**What you are asked to do:**
Your answer should be every line of the records that contains the word "sbad".

**Record extracts:**
File: src/rtl/imm_exec_pkg.sv
package imm_exec_pkg;

  typedef enum logic [2:0] {
    ALU_ADD, ALU_OR, ALU_AND, ALU_SUB, ALU_XOR, ALU_CMP, ALU_MOV
  } alu_op_e;

  typedef enum logic [2:0] {
    ST_OPC, ST_SEL, ST_IMM, ST_MRD, ST_MMOD, ST_MWR, ST_HALT
  } state_e;

  // kind of operand selector expected after the opcode
  typedef enum logic [1:0] {
    K_GRP, K_STORE, K_REGLD, K_ACC
  } kind_e;

  typedef struct packed {
    logic sf;
    logic zf;
    logic of;
  } flags_t;

  localparam logic [7:0] OPC_GRP    = 8'h81;
  localparam logic [7:0] OPC_STORE  = 8'hc7;
  localparam logic [7:0] OPC_REGLD  = 8'hb8;
  localparam logic [7:0] OPC_ACC_SUB = 8'h2d;
  localparam logic [7:0] OPC_ACC_AND = 8'h25;
  localparam logic [7:0] OPC_ACC_OR  = 8'h0d;
  localparam logic [7:0] OPC_ACC_XOR = 8'h35;
  localparam logic [7:0] OPC_ACC_CMP = 8'h3d;

  localparam logic [1:0] MODE_REG = 2'b11;
  localparam logic [1:0] MODE_MEM = 2'b00;

endpackage

File: src/rtl/ie_alu.sv
module ie_alu
  import imm_exec_pkg::*;
#(
  parameter int W = 32
) (
  input  alu_op_e      op,
  input  logic [W-1:0] a,
  input  logic [W-1:0] b,
  output logic [W-1:0] res,
  output flags_t       fl,
  output logic         wr_en
);

  logic a_s, b_s, r_s;

  always_comb begin
    unique case (op)
      ALU_ADD:          res = a + b;
      ALU_SUB, ALU_CMP: res = a - b;
      ALU_AND:          res = a & b;
      ALU_OR:           res = a | b;
      ALU_XOR:          res = a ^ b;
      default:          res = b;
    endcase
  end

  assign a_s = a[W-1];
  assign b_s = b[W-1];
  assign r_s = res[W-1];

  always_comb begin
    fl.sf = r_s;
    fl.zf = (res == '0);
    unique case (op)
      ALU_ADD:          fl.of = (a_s == b_s) && (r_s != a_s);
      ALU_SUB, ALU_CMP: fl.of = (a_s != b_s) && (r_s != a_s);
      default:          fl.of = 1'b0;
    endcase
  end

  assign wr_en = (op != ALU_CMP);

endmodule

File: src/rtl/ie_regfile.sv
module ie_regfile #(
  parameter int W    = 32,
  parameter int NREG = 8,
  localparam int RAW = $clog2(NREG)
) (
  input  logic           clk,
  input  logic           rst,
  input  logic           we,
  input  logic [RAW-1:0] wa,
  input  logic [W-1:0]   wd,
  input  logic [RAW-1:0] ra0,
  output logic [W-1:0]   rd0,
  input  logic [RAW-1:0] ra1,
  output logic [W-1:0]   rd1
);

  logic [W-1:0] regs [NREG];

  for (genvar g = 0; g < NREG; g++) begin : g_reg
    always_ff @(posedge clk) begin
      if (rst)
        regs[g] <= '0;
      else if (we && wa == RAW'(g))
        regs[g] <= wd;
    end
  end

  assign rd0 = regs[ra0];
  assign rd1 = regs[ra1];

endmodule

File: src/rtl/ie_ctrl.sv
module ie_ctrl
  import imm_exec_pkg::*;
#(
  parameter int W    = 32,
  parameter int NREG = 8,
  localparam int RAW = $clog2(NREG),
  localparam int NB  = W / 8,
  localparam int CW  = (NB > 1) ? $clog2(NB) : 1
) (
  input  logic           clk,
  input  logic           rst,
  input  logic           in_valid,
  input  logic [7:0]     in_byte,
  output logic           in_ready,
  output logic           busy,
  output logic           halted,
  output alu_op_e        op,
  output logic [RAW-1:0] rsel,
  output logic [W-1:0]   imm_now,
  output logic           reg_exec,
  output logic           mem_start,
  output logic           mem_rd,
  output logic           mem_mod,
  output logic           mem_wr
);

  state_e         st;
  kind_e          kind_q;
  alu_op_e        op_q;
  logic [RAW-1:0] rsel_q;
  logic           mem_q;
  logic [W-1:0]   imm_q;
  logic [CW-1:0]  cnt_q;

  logic take, last;

  // opcode decode
  kind_e   dk;
  alu_op_e dop;
  logic    dbad;

  always_comb begin
    dk   = K_ACC;
    dop  = ALU_MOV;
    dbad = 1'b0;
    unique case (in_byte)
      OPC_GRP:     dk = K_GRP;
      OPC_STORE:   dk = K_STORE;
      OPC_REGLD:   dk = K_REGLD;
      OPC_ACC_SUB: dop = ALU_SUB;
      OPC_ACC_AND: dop = ALU_AND;
      OPC_ACC_OR:  dop = ALU_OR;
      OPC_ACC_XOR: dop = ALU_XOR;
      OPC_ACC_CMP: dop = ALU_CMP;
      default:     dbad = 1'b1;
    endcase
  end

  // operand selector decode
  logic [1:0] s_mode;
  logic [2:0] s_fn;
  alu_op_e    sop;
  logic       smem, sbad;

  assign s_mode = in_byte[7:6];
  assign s_fn   = in_byte[5:3];

  always_comb begin
    sop  = op_q;
    smem = 1'b0;
    sbad = 1'b0;
    if (kind_q != K_REGLD) begin
      if (s_mode == MODE_MEM)      smem = 1'b1;
      else if (s_mode != MODE_REG) sbad = 1'b1;
    end
    if (kind_q == K_GRP) begin
      unique case (s_fn)
        3'd0:    sop = ALU_ADD;
        3'd1:    sop = ALU_OR;
        3'd4:    sop = ALU_AND;
        3'd5:    sop = ALU_SUB;
        3'd6:    sop = ALU_XOR;
        3'd7:    sop = ALU_CMP;
        default: sbad = 1'b1;
      endcase
    end
  end

  assign in_ready = (st == ST_OPC) || (st == ST_SEL) || (st == ST_IMM);
  assign busy     = (st == ST_MRD) || (st == ST_MMOD) || (st == ST_MWR);
  assign halted   = (st == ST_HALT);
  assign take     = in_ready && in_valid;
  assign last     = (st == ST_IMM) && take && (cnt_q == CW'(NB - 1));

  always_ff @(posedge clk) begin
    if (rst) begin
      st     <= ST_OPC;
      kind_q <= K_ACC;
      op_q   <= ALU_MOV;
      rsel_q <= '0;
      mem_q  <= 1'b0;
      imm_q  <= '0;
      cnt_q  <= '0;
    end else begin
      unique case (st)
        ST_OPC: if (take) begin
          cnt_q <= '0;
          if (dbad) begin
            st <= ST_HALT;
          end else begin
            kind_q <= dk;
            op_q   <= dop;
            if (dk == K_ACC) begin
              rsel_q <= '0;
              mem_q  <= 1'b0;
              st     <= ST_IMM;
            end else begin
              st <= ST_SEL;
            end
          end
        end
        ST_SEL: if (take) begin
          if (sbad) begin
            st <= ST_HALT;
          end else begin
            op_q   <= sop;
            mem_q  <= smem;
            rsel_q <= RAW'(in_byte[2:0]);
            st     <= ST_IMM;
          end
        end
        ST_IMM: if (take) begin
          imm_q <= {in_byte, imm_q[W-1:8]};
          cnt_q <= cnt_q + 1'b1;
          if (last) begin
            if (!mem_q)               st <= ST_OPC;
            else if (op_q == ALU_MOV) st <= ST_MWR;
            else                      st <= ST_MRD;
          end
        end
        ST_MRD:  st <= ST_MMOD;
        ST_MMOD: st <= (op_q == ALU_CMP) ? ST_OPC : ST_MWR;
        ST_MWR:  st <= ST_OPC;
        default: st <= ST_HALT;
      endcase
    end
  end

  assign op        = op_q;
  assign rsel      = rsel_q;
  assign imm_now   = last ? {in_byte, imm_q[W-1:8]} : imm_q;
  assign reg_exec  = last && !mem_q;
  assign mem_start = last && mem_q;
  assign mem_rd    = (st == ST_MRD);
  assign mem_mod   = (st == ST_MMOD);
  assign mem_wr    = (st == ST_MWR);

endmodule

File: src/rtl/imm_alu_exec.sv
module imm_alu_exec
  import imm_exec_pkg::*;
#(
  parameter int W      = 32,
  parameter int NREG   = 8,
  parameter int ADDR_W = 32,
  localparam int RAW   = $clog2(NREG)
) (
  input  logic              clk,
  input  logic              rst,
  input  logic              in_valid,
  input  logic [7:0]        in_byte,
  output logic              in_ready,
  output logic              busy,
  output logic              halted,
  output logic              mem_req,
  output logic              mem_we,
  output logic [ADDR_W-1:0] mem_addr,
  output logic [W-1:0]      mem_wdata,
  input  logic [W-1:0]      mem_rdata,
  output logic              flag_sf,
  output logic              flag_zf,
  output logic              flag_of,
  input  logic [RAW-1:0]    peek_sel,
  output logic [W-1:0]      peek_data
);

  alu_op_e        op;
  logic [RAW-1:0] rsel;
  logic [W-1:0]   imm_now, dst_val, alu_a, alu_res;
  logic           reg_exec, mem_start, mem_rd, mem_mod, mem_wr, alu_wr;
  flags_t         alu_fl, flags_q;
  logic [ADDR_W-1:0] addr_q;
  logic [W-1:0]   wdata_q;

  ie_ctrl #(.W(W), .NREG(NREG)) u_ctrl (
    .clk      (clk),
    .rst      (rst),
    .in_valid (in_valid),
    .in_byte  (in_byte),
    .in_ready (in_ready),
    .busy     (busy),
    .halted   (halted),
    .op       (op),
    .rsel     (rsel),
    .imm_now  (imm_now),
    .reg_exec (reg_exec),
    .mem_start(mem_start),
    .mem_rd   (mem_rd),
    .mem_mod  (mem_mod),
    .mem_wr   (mem_wr)
  );

  ie_regfile #(.W(W), .NREG(NREG)) u_rf (
    .clk (clk),
    .rst (rst),
    .we  (reg_exec && alu_wr),
    .wa  (rsel),
    .wd  (alu_res),
    .ra0 (rsel),
    .rd0 (dst_val),
    .ra1 (peek_sel),
    .rd1 (peek_data)
  );

  assign alu_a = mem_mod ? mem_rdata : dst_val;

  ie_alu #(.W(W)) u_alu (
    .op   (op),
    .a    (alu_a),
    .b    (imm_now),
    .res  (alu_res),
    .fl   (alu_fl),
    .wr_en(alu_wr)
  );

  always_ff @(posedge clk) begin
    if (rst) begin
      addr_q  <= '0;
      wdata_q <= '0;
      flags_q <= '0;
    end else begin
      if (mem_start) begin
        addr_q  <= dst_val[ADDR_W-1:0];
        wdata_q <= imm_now;
      end
      if (mem_mod)
        wdata_q <= alu_res;
      if ((reg_exec || mem_mod) && op != ALU_MOV)
        flags_q <= alu_fl;
    end
  end

  assign mem_req   = mem_rd || mem_wr;
  assign mem_we    = mem_wr;
  assign mem_addr  = addr_q;
  assign mem_wdata = wdata_q;
  assign flag_sf   = flags_q.sf;
  assign flag_zf   = flags_q.zf;
  assign flag_of   = flags_q.of;

endmodule

File: config.mk
export PLATFORM = sky130hd
export DESIGN_NAME = imm_alu_exec
export DESIGN_NICKNAME = d
export VERILOG_FILES = /design/src/rtl/imm_exec_pkg.sv /design/src/rtl/ie_alu.sv /design/src/rtl/ie_regfile.sv /design/src/rtl/ie_ctrl.sv /design/src/rtl/imm_alu_exec.sv
export SDC_FILE = /design/constraint.sdc
export NUM_CORES = 1
export LEC_CHECK = 0
export BUFFER_PORTS_ARGS = -buffer_cell sky130_fd_sc_hd__buf_2
export CAP_MARGIN = 20
export CELL_PAD_IN_SITES_DETAIL_PLACEMENT = 0
export CELL_PAD_IN_SITES_GLOBAL_PLACEMENT = 2
export CORE_MARGIN = 8
export CORE_UTILIZATION = 41
export CTS_BUF_LIST = sky130_fd_sc_hd__clkbuf_4 sky130_fd_sc_hd__clkbuf_8 sky130_fd_sc_hd__clkbuf_16
export CTS_CLUSTER_DIAMETER = 200
export CTS_CLUSTER_SIZE = 10
export DETAILED_ROUTE_END_ITERATION = 10
export GPL_TIMING_DRIVEN = 0
export PLACE_DENSITY = 0.78
export SYNTH_ARGS = -nofsm -noshare
export SYNTH_HDL_FRONTEND = slang
export SYNTH_SLANG_ARGS = --single-unit
File: constraint.sdc
create_clock -name clk -period 6.59 [get_ports clk]
set_clock_uncertainty 0.1 [all_clocks]
set_input_delay 0 -clock clk [delete_from_list [all_inputs] [get_ports clk]]
set_output_delay 0 -clock clk [all_outputs]
set_load 0.02 [all_outputs]
---- Yosys cells after proc, flatten, opt, wreduce, memory -nomap -nowiden ----
Memories as Yosys holds them, arrays and structs flattened. A register that Yosys moved wholly into a read port is not among the register bits.
Index checks and enable logic that the tools add are counted.
storage, ports and cells
  logic and storage cells ................. 204
  output and inout bits ................... 104
  RAM bits ................................ 256
  ROM bits ................................ 0
  bits in registers ....................... 113
  input port bits ......................... 46
  latch bits .............................. 0
  memories kept ........................... 1
cells by class
  shifts and indexed selects .............. 0
  reduce and logical (&&, ||, !) cells .... 43
  divide/modulo/power cells ............... 0
  $mul .................................... 0
  multiplexer cells ....................... 84
  add/subtract/negate cells ............... 3
  bitwise operators ....................... 11
  $lt $le $gt $ge ......................... 0
  equality and inequality tests ........... 50
memories
  name       words  bits a word  rd ports  clocked after memory_dff  write ports  RTL line          text
  u_rf.regs  8      32           2         1                         8            ie_regfile.sv:17  logic [W-1:0] regs [NREG];
operators with widths
  kind                  number
  $mux W32              12
  $pmux W32 S5          1
  $mux W3               21
  $eq A3 B3 Y1 const B  14
  $mux W1               38
  $pmux W3 S6           2
  $add A32 B32 Y32      1
  $and A32 B32 Y32      1
  $eq A8 B6 Y1 const B  4
  $logic_not A32 Y1     1
  $or A32 B32 Y32       1
  $sub A32 B32 Y32      1
  $xor A32 B32 Y32      1
  $eq A8 B8 Y1 const B  3
  $eq A3 B2 Y1 const B  6
  $logic_and A1 B1 Y1   17
  $pmux W3 S5           1
  $eq A3 B1 Y1 const B  4
  $logic_not A3 Y1      4
  $pmux W3 S2           2
  $ne A2 B1 Y1 const B  5
  $ne A2 B2 Y1 const B  5
  $eq A8 B4 Y1 const B  1
  $or A1 B1 Y1          8
  other kinds (22)      37

---- Depth between registers and ports, before layout ----
Gate-level depths: netlist of run 1.
  word-level depth ........................ 13
  depth in mapped cells ................... 27
  gate-level depth less buffers ........... 25

---- Hierarchy ----
Synthesis of run 1 repeated with hierarchy kept, for this count alone.
unflattened totals
  cell total of the unflattened synthesis .. 2159
  area total of the unflattened synthesis .. 24304.6 um2
by module, submodules not included
  module        cells each  area an instance (um2)  instances
  ie_regfile    844         13583.0                 1
  ie_alu        717         4835.9                  1
  imm_alu_exec  293         3306.9                  1
  ie_ctrl       305         2578.7                  1

---- Least setup slack after synthesis of run 1 ----
No wires, ideal clock.
  path kind ............................... reg-to-reg
  start point ............................. register u_ctrl.cnt_q[0]
  end point ............................... register flags_q (netlist bit flag_zf)
  required time ........................... 6375 ps
  buffers on the path ..................... 2
  cell stages (with the launch flop) ...... 28
  clock period less this slack ............ 5704 ps
  path slack .............................. 886 ps
  library setup time ...................... 115 ps
  arrival ................................. 5488 ps
  cells stage by stage .................... dfxtp_1 ha_1 nand4bb_4 nor2_4 buf_6 mux2_2 inv_1 ha_1 inv_1 a211oi_1 nand2_1 nor3_1 nand2b_1 o21ai_0 xnor2_1 ha_1 a21o_1 a211o_1 a211o_1 a211o_1 a311o_1 and3b_1 mux2i_1 nand2_1 buf_6 nand4_1 nor4b_2 a31o_1
between the ends
  longest elaborated chain between the ends .. 6
  elaborated cells between the ends (all ways) .. 13
ends and longest elaborated chain
  item                                            RTL line            text
  from (decl)                                     ie_ctrl.sv:33       logic [CW-1:0] cnt_q;
  from (signal assigned)                          ie_ctrl.sv:134      cnt_q <= cnt_q + 1'b1;
  $eq A2 B2 Y1 *                                  ie_ctrl.sv:93       assign last = (st == ST_IMM) && take && (cnt_q == CW'(NB - 1));
  $logic_and A1 B1 Y1 *                           ie_ctrl.sv:93
  $mux W32                                        ie_ctrl.sv:151      assign imm_now = last ? {in_byte, imm_q[W-1:8]} : imm_q;
  $sub A32 B32 Y32, or another cell as far along  ie_alu.sv:19        ALU_SUB, ALU_CMP: res = a - b;
  $pmux W32 S5                                    ie_alu.sv:17        unique case (op)
  $logic_not A32 Y1                               ie_alu.sv:33        fl.zf = (res == '0);
  to (signal assigned)                            imm_alu_exec.sv:90  flags_q <= alu_fl;
  to (decl)                                       imm_alu_exec.sv:32  flags_t alu_fl, flags_q;
Mark *: on every way between the ends. The rest lies on a longest branch, timed or not.
A chain may end at the register's enable or synchronous reset.

---- Final worst setup path of run 1 ----
Same ends and word-level chain as after synthesis.

==> run_summary.xml, run 1 <==
<?xml version="1.0" encoding="UTF-8"?>
<metrics>
  <group name="worst_setup_path">
    <metric name="cpMaxStageDelayCell" unit="">sky130_fd_sc_hd__mux2_2</metric>
    <metric name="critPathRequiredTime" unit="ns">7.03</metric>
    <metric name="worst-path-max-fanout" unit="">10</metric>
    <metric name="cp-endpoint" unit="">flag_zf</metric>
    <metric name="worstSetupPathType" unit="">flop to flop</metric>
    <metric name="regToRegStartpoint" unit="">u_ctrl.cnt_q[0]</metric>
    <metric name="crit_path_frequent_cell" unit="">sky130_fd_sc_hd__a211o_1</metric>
    <metric name="reg2reg_to" unit="">flag_zf</metric>
    <metric name="critPathMaxStageDelay" unit="ns">0.42</metric>
    <metric name="ff2ff_setup_slack" unit="ns">0.16</metric>
    <metric name="critPathCaptureType" unit="">flop</metric>
    <metric name="r2r_cells" unit="">27</metric>
    <metric name="worst-endpoint-arrival" unit="ns">6.86</metric>
    <metric name="worstSetupStartpointType" unit="">flop</metric>
    <metric name="crit_start" unit="">u_ctrl.cnt_q[0]</metric>
  </group>
  <group name="clock_tree">
    <metric name="clk_latency" unit="ns">0.59</metric>
    <metric name="cts-root-to-sink-buffers" unit="">3</metric>
    <metric name="clk_root_buffer_cell" unit="">sky130_fd_sc_hd__clkbuf_16</metric>
    <metric name="h-tree-depth" unit="">2</metric>
    <metric name="tritoncts" unit="">done</metric>
    <metric name="clkSinkCount" unit="">372</metric>
    <metric name="cts_inserted_buffers" unit="">43</metric>
    <metric name="register_clock_pin_slew_on_the_reported_worst_setup_and_hold_paths" unit="ns">0.06</metric>
  </group>
  <group name="power_and_ir_drop">
    <metric name="p_per_area" unit="nW/um^2">227</metric>
    <metric name="irDropWorstVdd" unit="mV">0.179</metric>
    <metric name="leakagePower" unit="nW">9.84</metric>
    <metric name="power" unit="mW">6.04</metric>
  </group>
  <group name="global_routing">
    <metric name="grt.overflow.total" unit="">0</metric>
    <metric name="track_usage" unit="%">27.6</metric>
    <metric name="vias_in_the_first_global_route" unit="">19147</metric>
    <metric name="grt_antenna_before_repair" unit="">4</metric>
    <metric name="grt_pass1_wl" unit="um">130000</metric>
    <metric name="grt_start_max_net_pins" unit="">33</metric>
  </group>
  <group name="hold_path">
    <metric name="timing.hold.worst.class" unit="">primary input to flop</metric>
  </group>
  <group name="logic_synthesis">
    <metric name="synth.ff_latch_count" unit="">372</metric>
    <metric name="synth_top_cell_by_area" unit="">sky130_fd_sc_hd__edfxtp_1</metric>
    <metric name="syn_area" unit="um^2">23100</metric>
    <metric name="synth_cells" unit="">2218</metric>
    <metric name="synth_enable_flop_cells" unit="">256</metric>
    <metric name="netlist_top_cells_count" unit="">sky130_fd_sc_hd__nor2_1 (415), sky130_fd_sc_hd__edfxtp_1 (256), sky130_fd_sc_hd__nand2_1 (197)</metric>
    <metric name="synth_top_flop_cell" unit="">sky130_fd_sc_hd__edfxtp_1</metric>
    <metric name="synth_largest_type_area_fraction" unit="%">33.3</metric>
    <metric name="async_flop_share" unit="%">0</metric>
    <metric name="synthesis.yosys.warnings" unit="">0</metric>
    <metric name="ys_top_cells_by_area" unit="">sky130_fd_sc_hd__edfxtp_1 (33%), sky130_fd_sc_hd__mux4_2 (13%), sky130_fd_sc_hd__dfxtp_1 (10%)</metric>
    <metric name="yosysMostFrequentCell" unit="">sky130_fd_sc_hd__nor2_1</metric>
    <metric name="postSynthAreaPerCell" unit="um^2">10.4</metric>
    <metric name="synthesis.nets" unit="">2365</metric>
    <metric name="synth_seq_area_share" unit="%">43.4</metric>
    <metric name="ys_types" unit="">94</metric>
  </group>
  <group name="flow_run">
    <metric name="maxCapViolCount" unit="">0</metric>
  </group>
  <group name="floorplanning">
    <metric name="effective_utilization_at_floorplan" unit="%">41.2</metric>
    <metric name="core-area" unit="um^2">56000</metric>
    <metric name="die_area" unit="um^2">64100</metric>
    <metric name="die_h" unit="um">253</metric>
    <metric name="chipWidth" unit="um">253</metric>
    <metric name="placement_rows" unit="">87</metric>
    <metric name="floorplan.io_pins" unit="">150</metric>
  </group>
  <group name="detailed_routing">
    <metric name="drtAntennaViolNets" unit="">0</metric>
    <metric name="first_pass_iters" unit="">5</metric>
    <metric name="vias_per_cell" unit="">6.06</metric>
    <metric name="route.detailed.drc" unit="">0</metric>
    <metric name="drtIter0Drc" unit="">1968</metric>
    <metric name="detailroute.via_count" unit="">19498</metric>
    <metric name="average_wire_per_standard_cell" unit="um">28.1</metric>
    <metric name="wirelength" unit="um">90300</metric>
  </group>
  <group name="layout">
    <metric name="design.final.nets" unit="">2585</metric>
    <metric name="layout-area-overhead-vs-synth" unit="%">15.4</metric>
    <metric name="antenna-diode-count" unit="">0</metric>
    <metric name="finalCoreUtilization" unit="%">47.5</metric>
    <metric name="drive_gt1_share" unit="%">20.9</metric>
  </group>
  <group name="sta">
    <metric name="slew-limit-headroom" unit="%">21.2</metric>
    <metric name="accumulated_negative_setup_slack" unit="ns">0</metric>
    <metric name="final-setup-viol-count" unit="">0</metric>
    <metric name="final_hold_viols" unit="">0</metric>
    <metric name="maxSlewViolCount" unit="">0</metric>
    <metric name="fmax" unit="GHz">0.156</metric>
    <metric name="worst_pin_slew" unit="ns">1.17</metric>
    <metric name="final_period_demand_of_the_worst_path" unit="ns">6.43</metric>
    <metric name="timing.final.ws_setup" unit="ns">0.164</metric>
    <metric name="fraction_of_the_cycle_the_final_worst_path_needs" unit="%">97.5</metric>
  </group>
  <group name="place">
    <metric name="dp_hpwl" unit="um">68000</metric>
    <metric name="gp_congestion" unit="">0.929</metric>
    <metric name="port_buffers" unit="">142</metric>
    <metric name="post-place-ws" unit="ns">-0.504</metric>
  </group>
  <group name="outcome">
    <metric name="status" unit="">finished clean</metric>
  </group>
</metrics>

**Your solution:**
  logic       smem, sbad;
    sbad = 1'b0;
      else if (s_mode != MODE_REG) sbad = 1'b1;
        default: sbad = 1'b1;
          if (sbad) begin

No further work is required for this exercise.